Lanternfly nymphs: Many ways to land upright
Novel righting strategies allow spotted lanternfly nymphs to land on diverse substrates
Although falling can be catastrophic for humans and other large animals, insects and other small animals regularly fall to escape threats and to seek new resources. This makes landing upright important for evading predators and finding food and shelter. The spotted lanternfly, an invasive, destructive insect pest spreading rapidly in the US, uses cyclical falling and climbing behaviors to expand its range. Tonia Hsieh, associate professor of biology, and researchers from Haverford College and the College of New Jersey used high-speed video to show that this species uses a variety of tactics to securely land upright on leaves and hard surfaces, including novel acrobatic motions while bouncing after impact. Watch.

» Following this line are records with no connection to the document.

`config.mk`:
```
export PLATFORM = sky130hd
export DESIGN_NAME = chm_ctrl
export DESIGN_NICKNAME = d
export VERILOG_FILES = /design/src/rtl/chained_int_hash_map_unit_defines.svh /design/src/rtl/chm_pkg.sv /design/src/rtl/chm_ctrl.sv
export SDC_FILE = /design/constraint.sdc
export NUM_CORES = 1
export LEC_CHECK = 0
export ABC_AREA = 1
export BUFFER_PORTS_ARGS = -buffer_cell sky130_fd_sc_hd__buf_2
export CORE_MARGIN = 4
export CORE_UTILIZATION = 24
export CTS_CLUSTER_DIAMETER = 80
export DETAILED_ROUTE_END_ITERATION = 7
export PLACE_DENSITY = 0.55
export SLEW_MARGIN = 5
export SYNTH_ARGS = -nofsm -noshare
export SYNTH_HDL_FRONTEND = slang
export SYNTH_SLANG_ARGS = --single-unit
```
`constraint.sdc`:
```
create_clock -name clk -period 1.4 [get_ports clk]
set_input_delay 0.28 -clock clk [delete_from_list [all_inputs] [get_ports clk]]
set_output_delay 0.28 -clock clk [all_outputs]
set_load 0.02 [all_outputs]
```
`src/rtl/chained_int_hash_map_unit_defines.svh`:
```
// Assertion macros for the chained hash map unit.
// Used by the top level only.
`ifndef CHAINED_INT_HASH_MAP_UNIT_DEFINES_SVH
`define CHAINED_INT_HASH_MAP_UNIT_DEFINES_SVH
`ifndef NO_ASSERTIONS
`define CHM_ASSERT_IMPL(label, clk, rst_n, ante, cons) \
    label: assert property (@(posedge clk) disable iff (!rst_n) (ante) |-> (cons)) \
    else $error("assertion failed");
`define CHM_ASSERT_NEXT(label, clk, rst_n, ante, cons) \
    label: assert property (@(posedge clk) disable iff (!rst_n) (ante) |=> (cons)) \
    else $error("assertion failed");
`else
`define CHM_ASSERT_IMPL(label, clk, rst_n, ante, cons)
`define CHM_ASSERT_NEXT(label, clk, rst_n, ante, cons)
`endif
`endif

```
`src/rtl/chm_pkg.sv`:
```
// Package for the chained hash map unit: codes, widths, command structs.
// No dependencies.
`default_nettype none
package chm_pkg;
    localparam int MAX_BUCKETS_DEF = 1024;
    localparam int POOL_NODES_DEF  = 4096;
    localparam int CFG_W = 11;
    localparam logic [CFG_W-1:0] BUCKET_COUNT_RST = 11'd1024;

    localparam logic [1:0] REQ_LOOKUP = 2'd0;
    localparam logic [1:0] REQ_SET    = 2'd1;
    localparam logic [1:0] REQ_ACCUM  = 2'd2;
    localparam logic [1:0] REQ_CLEAR  = 2'd3;

    localparam logic [2:0] ST_UPDATED  = 3'd0;
    localparam logic [2:0] ST_INSERTED = 3'd1;
    localparam logic [2:0] ST_FULL     = 3'd2;
    localparam logic [2:0] ST_FOUND    = 3'd3;
    localparam logic [2:0] ST_MISSING  = 3'd4;
    localparam logic [2:0] ST_CLEARED  = 3'd5;

    // controller -> datapath
    typedef struct packed {
        logic load;       // capture request, start modulo
        logic mod_step;   // one restoring-division step
        logic head_rd;    // read bucket head and valid word
        logic node_rd;    // read node at walk index
        logic walk_adv;   // take link / head as walk index
        logic do_update;  // write value of found node
        logic do_insert;  // write new node and bucket head
        logic do_clear;   // restart the valid word sweep, empty the pool
        logic out_load;   // load result register
    } chm_cmd_t;

    // datapath -> controller
    typedef struct packed {
        logic mod_done;
        logic bkt_valid;
        logic walk_end;
        logic key_hit;
        logic pool_full;
        logic clr_done;   // valid sweep finished (after reset or clear)
        logic [1:0] req;
    } chm_sts_t;
endpackage
`default_nettype wire

```
`src/rtl/chm_ctrl.sv`:
```
// Controller FSM sequencing modulo, chain walk, update and output.
// Depends on chm_pkg.
`default_nettype none
module chm_ctrl (
    input  wire logic clk,
    input  wire logic rst_n,
    input  wire logic in_valid,
    output logic in_ready,
    output logic out_valid,
    input  wire logic out_ready,
    input  wire chm_pkg::chm_sts_t sts,
    output chm_pkg::chm_cmd_t cmd
);
    typedef enum logic [8:0] {
        S_IDLE  = 9'b000000001,
        S_DISP  = 9'b000000010,
        S_MOD   = 9'b000000100,
        S_HEAD  = 9'b000001000,
        S_ADV   = 9'b000010000,
        S_READ  = 9'b000100000,
        S_CMP   = 9'b001000000,
        S_CLR   = 9'b010000000,
        S_OUT   = 9'b100000000
    } state_t;

    state_t state_reg, state_next;
    logic   ovalid_reg, ovalid_next;

    // result register parts the two sides; ready in idle only, after the sweep
    assign in_ready  = (state_reg == S_IDLE) && sts.clr_done;
    assign out_valid = ovalid_reg;

    always_comb
    begin
        state_next  = state_reg;
        ovalid_next = ovalid_reg && !out_ready;
        cmd = '0;
        case (state_reg)
            S_IDLE:
                if (in_valid && in_ready)
                begin
                    cmd.load = 1'b1;
                    state_next = S_DISP;
                end
            S_DISP:
                if (sts.req == chm_pkg::REQ_CLEAR)
                begin
                    cmd.do_clear = 1'b1;
                    state_next = S_CLR;
                end
                else
                    state_next = S_MOD;
            S_MOD:
                if (sts.mod_done)
                begin
                    cmd.head_rd = 1'b1;
                    state_next = S_HEAD;
                end
                else
                    cmd.mod_step = 1'b1;
            S_HEAD:
                state_next = sts.bkt_valid ? S_ADV : S_OUT;
            S_ADV:
            begin
                cmd.walk_adv = 1'b1;
                state_next = S_READ;
            end
            S_READ:
                if (sts.walk_end)
                    state_next = S_OUT;
                else
                begin
                    cmd.node_rd = 1'b1;
                    state_next = S_CMP;
                end
            S_CMP:
                state_next = sts.key_hit ? S_OUT : S_ADV;
            S_CLR:
                if (sts.clr_done)
                    state_next = S_OUT;
            S_OUT:
                // wait until the result register is free
                if (!ovalid_reg || out_ready)
                begin
                    cmd.out_load = 1'b1;
                    if (sts.req inside {chm_pkg::REQ_SET, chm_pkg::REQ_ACCUM})
                    begin
                        if (sts.key_hit)
                            cmd.do_update = 1'b1;
                        else if (!sts.pool_full)
                            cmd.do_insert = 1'b1;
                    end
                    ovalid_next = 1'b1;
                    state_next  = S_IDLE;
                end
            default:
                state_next = S_IDLE;
        endcase
    end

    always_ff @(posedge clk or negedge rst_n)
    begin
        if (!rst_n)
        begin
            state_reg  <= S_IDLE;
            ovalid_reg <= 1'b0;
        end
        else
        begin
            state_reg  <= state_next;
            ovalid_reg <= ovalid_next;
        end
    end
endmodule
`default_nettype wire

```
==> out/metrics.yaml <==
sta:
  rsz0062_at_grt: "true"
  setup_viol: 15
  fin_crit_ps: 1840
  relSlewSlack_pct: 79.7
  slew_violations: 0
  hold_viol: 0
  fin_skew_ps: 13.5
  worst_pin_slew_ps: 302
  fin_crit_sh_pct: 131
  finalWorstSetupSlack_ps: -440
  fmax_ghz: 0.543
yosys:
  syn_nets: 126
  synthCells: 113
  yosys.area.top_type_share_pct: 27.6
  synthDistinctLibCells: 27
  yosys_warnings: 0
  synth_area_leaders: "dfrtp_1 28%, nand2_1 12%, inv_1 8.8%, nor2_1 6.9%, nor2_2 5.4%"
  avgSynthCellArea_um2: 7.21
  synth_seq_cells: 10
  netlist_area_um2: 815
  synth-seq-area-share_pct: 30.9
  synth_area_leader_cell: "dfrtp_1"
final_layout:
  fin_nets: 183
  layout-drive-gt1-share_pct: 58.6
  stdcell_count: 213
  largest_reg_flops: 9
  antenna_cells: 0
  areaGrowthSynthToFinish_pct: 79.4
  n_fill_cell: 324
route:
  drt_iter0_markers: 16
  drc: 0
  ant_nets: 0
  detail_route.wl_per_cell_um: 11.5
  via_per_inst: 4.23
  wl_um: 2450
  first_pass_iters: 4
  vias: 902
clock_tree:
  ctsLongestPathBuffers: 2
  numCtsBuffers: 3
  clockRootBuffer: "clkbuf_4"
  htreeDepth: 1
  clock_sinks: 10
  clkTransAtPathRegs_ps: 80
  clk_latency_ps: 270
  cts_tree: "yes"
worst_setup_path:
  reg2regPathDepth: 10
  startpoint_type: "flip-flop"
  cp_cell_sequence: "nor2_4 -> buf_6 -> nand2_4 -> nor2_8 -> nand2_4 -> nor3_4 -> buf_6"
  crit_type: "flip-flop to primary output"
  worst-path-buf-inv: 2
  r2r-start: "state_reg[6]"
  slowest_stage: "dfrtp_1"
  critPathMaxFanout: 5
  cp_slowest_stage_delay_ps: 420
  reg2reg_to: "state_reg[3]"
  reg2reg_slack_ps: -300
  endpoint_kind: "primary output"
  arrival_ps: 1560
  critPathTopFamily: "simple AND/OR/NAND/NOR gates"
  critical_path_required_ps: 1120
floorplanning:
  die_x_um: 66.3
  fp-row-count: 20
  initial_core_util_pct: 25.8
  dieArea_mm2: 0.00439
  pin_count: 23
  die_y_um: 66.3
  coreArea_mm2: 0.00315
min_path:
  hold_path_end: "state_reg[6]"
  hold_start: "sts[5]"
  hold_path_class: "primary input to flip-flop"
  hold_path_depth: 2
pwr:
  clockPowerShare_pct: 13.2
  internal_power_mw: 1.17
  total_power_mw: 2.07
  cellPowerDensity_mw_per_mm2: 1420
  p_sw_share_pct: 43.4
  p_seq_share_pct: 19.8
  p_comb_share_pct: 67.0
  peakVddDrop_mv: 0.868
  leakage_nw: 0.756
  net-switching-power_mw: 0.899
grt:
  grt_max_degree: 11
  track_usage_pct: 12.1
  gr-total-overflow: 0
  antenna_found_initial: 0
  first_global_vias: 926
  grt_pass1_wl_um: 4080
place:
  dp.cells: 196
  gp_congestion: 0.858
  place_hpwl_um: 1820
  pre_cts_slack_ps: -204
  port_buffers: 22
run_status:
  outcome: "finished, violations left"
  violations: "setup timing"
job:
  maxCapViolCount: 0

"We are continuing our research this summer, which includes jumping and terrestrial righting behavior, and implementation of some spiffy deep learning algorithms to aid with position tracking of the complex movements," explains Hsieh. The research is published Interface, The Journal of the Royal Society. In addition to Hsieh, authors are Suzanne Amador Kane, Theodore Bien, Luis Contreras-Orendain and Michael F. Ochs.
Unlike large animals, insects and other very small animals are so unsusceptible to impact-related injuries that they can use falling for dispersal and predator evasion. Reorienting to land upright can mitigate lost access to resources and predation risk. Such behaviours are critical for the spotted lanternfly (SLF) (Lycorma delicatula), an invasive, destructive insect pest spreading rapidly in the USA. High-speed video of SLF nymphs released under different conditions showed that these insects self-right using both active midair righting motions previously reported for other insects and novel post-impact mechanisms that take advantage of their ability to experience near-total energy loss on impact.
Unlike during terrestrial self-righting, in which an animal initially at rest on its back uses appendage motions to flip over, SLF nymphs impacted the surface at varying angles and then self-righted during the rebound using coordinated body rotations, foot–substrate adhesion and active leg motions. These previously unreported strategies were found to promote disproportionately upright, secure landings on both hard, flat surfaces and tilted, compliant host plant leaves. Our results highlight the importance of examining biomechanical phenomena in ecologically relevant contexts, and show that, for small animals, the post-impact bounce period can be critical for achieving an upright landing.